A high school teacher in Syracuse, N.Y., recently gained notoriety when he posted his resignation on his Facebook page. Jerry Conti’s lamentation about education—“I am not leaving my profession, in truth, it has left me”—immediately went viral.
The Westhill High School history teacher criticized school district pressures to focus on standardized testing, which he felt squelched a teacher’s autonomy and creativity—“it smothers the development of critical thinking in our students and assumes a one-size-fits-all mentality more appropriate to the assembly line than to the classroom,” he wrote.
One wonders to what extent financial advisors could lodge similar complaints. Not a few advisors have been driven from their wirehouse homes because their managers were imposing some Six Sigma-style standardization processes that interfered with the advisor’s ability to determine the relationship he had with his clients.
And even some independent broker-dealers have been known to smother their advisors with various schemes to streamline the financial planning process.
But to Paula Hogan, a Milwaukee-based advisor who has emerged as a genuine thought leader in the advisory business (having written and published articles on discrepancies between theory and the practice of financial advice), the focus should be on people, not portfolios.
That is not to say that Hogan advocates managing client relationships on an ad hoc basis.
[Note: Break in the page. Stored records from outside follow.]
### src/design/rs_pkg.sv
// ----------------------------------------------------------
// Shared sizes, value types and entry state encoding for the
// serial-unit reservation station. Imported by every RTL block.
// ----------------------------------------------------------

package rs_pkg;

  // ----------------------------------------------------------
  // Sizes
  // ----------------------------------------------------------
  localparam int unsigned RS_DEPTH  = 4;                 // Station entries
  localparam int unsigned RS_IDX_W  = $clog2(RS_DEPTH);
  localparam int unsigned XLEN      = 32;                // Operand and result width
  localparam int unsigned ROB_IDX_W = 4;
  localparam int unsigned EU_CTL_W  = 4;
  localparam int unsigned EXCEPT_W  = 5;

  // ----------------------------------------------------------
  // Value types
  // ----------------------------------------------------------
  typedef logic [RS_IDX_W-1:0]  rs_idx_t;
  typedef logic [ROB_IDX_W-1:0] rob_idx_t;
  typedef logic [XLEN-1:0]      xlen_t;
  typedef logic [EU_CTL_W-1:0]  eu_ctl_t;
  typedef logic [EXCEPT_W-1:0]  except_code_t;

  // Per-entry state
  typedef enum logic [2:0] {
    EMPTY,         // Free slot
    RS1_PENDING,   // Waiting on rs1 only
    RS2_PENDING,   // Waiting on rs2 only
    RS12_PENDING,  // Waiting on both operands
    EX_REQ,        // Operands present, asking for the unit
    EX_WAIT,       // Accepted, unit busy with it
    COMPLETED      // Result held until CDB takes it
  } entry_state_t;

endpackage
--- config.mk ---
export PLATFORM = sky130hd
export DESIGN_NAME = core_bus_top
export DESIGN_NICKNAME = d
export VERILOG_FILES = /design/src/source/bus_pkg.sv /design/src/source/req_router.sv /design/src/source/axi_lite_bridge.sv /design/src/source/clint_lite.sv /design/src/source/core_bus_top.sv
export VERILOG_INCLUDE_DIRS = /design/src /design/src/include
export SDC_FILE = /design/constraint.sdc
export NUM_CORES = 1
export LEC_CHECK = 0
export BUFFER_PORTS_ARGS = -buffer_cell sky130_fd_sc_hd__buf_2
export CAP_MARGIN = 10
export CORE_MARGIN = 1
export CORE_UTILIZATION = 45
export CTS_BUF_LIST = sky130_fd_sc_hd__clkbuf_2 sky130_fd_sc_hd__clkbuf_4 sky130_fd_sc_hd__clkbuf_8
export DETAILED_ROUTE_END_ITERATION = 7
export PLACE_DENSITY = 0.73
export SYNTH_ARGS = -nofsm -noshare
export SYNTH_HDL_FRONTEND = slang
export SYNTH_SLANG_ARGS = --single-unit
--- constraint.sdc ---
create_clock -name clk -period 3.5 [get_ports clk]
set_input_delay 0.7 -clock clk [delete_from_list [all_inputs] [get_ports clk]]
set_output_delay 0.7 -clock clk [all_outputs]
set_load 0.02 [all_outputs]
**config.mk**
```make
export PLATFORM = sky130hd
export DESIGN_NAME = mems_scan_top
export DESIGN_NICKNAME = d
export VERILOG_FILES = /design/src/logic/mems_pkg.sv /design/src/logic/clk_divider.sv /design/src/logic/mems_pattern_rom.sv /design/src/logic/mems_scan_ctrl.sv /design/src/logic/mems_spi.sv /design/src/logic/mems_scan_top.sv
export SDC_FILE = /design/constraint.sdc
export NUM_CORES = 1
export LEC_CHECK = 0
export BUFFER_PORTS_ARGS = -buffer_cell sky130_fd_sc_hd__buf_2
export CORE_MARGIN = 4
export CORE_UTILIZATION = 55
export DETAILED_ROUTE_END_ITERATION = 6
export GPL_ROUTABILITY_DRIVEN = 0
export GPL_TIMING_DRIVEN = 1
export PLACE_DENSITY = 0.84
export SLEW_MARGIN = 5
export SYNTH_ARGS = -nofsm -noshare
export SYNTH_HDL_FRONTEND = slang
export SYNTH_SLANG_ARGS = --single-unit
```
**constraint.sdc**
```tcl
create_clock -name clk -period 3.35 [get_ports clk]
set_clock_uncertainty 0.2 [all_clocks]
set_input_delay 0.67 -clock clk [delete_from_list [all_inputs] [get_ports clk]]
set_output_delay 0.67 -clock clk [all_outputs]
set_load 0.01 [all_outputs]
```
To the contrary, she uses a well-defined methodology called life-cycle theory (see cover story, “Investing for a Lifetime”) developed by financial economists such as Boston University’s Zvi Bodie.
Perhaps the key insight of this approach is that average results are not relevant to individual clients. If stocks historically deliver a 6% return above inflation, that’s cold comfort to an investor whose one and only portfolio loses a significant percentage at a time when he can no longer make up for the loss.
For that reason, Hogan emphasizes managing risk over managing return, funding priorities safely and investing more aggressively for low-priority goals.
Understanding those priorities is the relationship part of the equation, and this is something only intensive engagement with the client can yield—not a corporate Six-Sigma template nor the latest software innovation.
You may have the best technical solution to the client’s problem, but that client may be emotionally unprepared to adopt it. In such a commonplace situation, only a human relationship with the client will avail.
It seems clear that Jerry Conti felt that school district objectives competed with, and undermined, his desire to devote himself to his students. Advisors too should consider how extraneous pressures or false paradigms might undercut their clients, whose financial security is in their hands.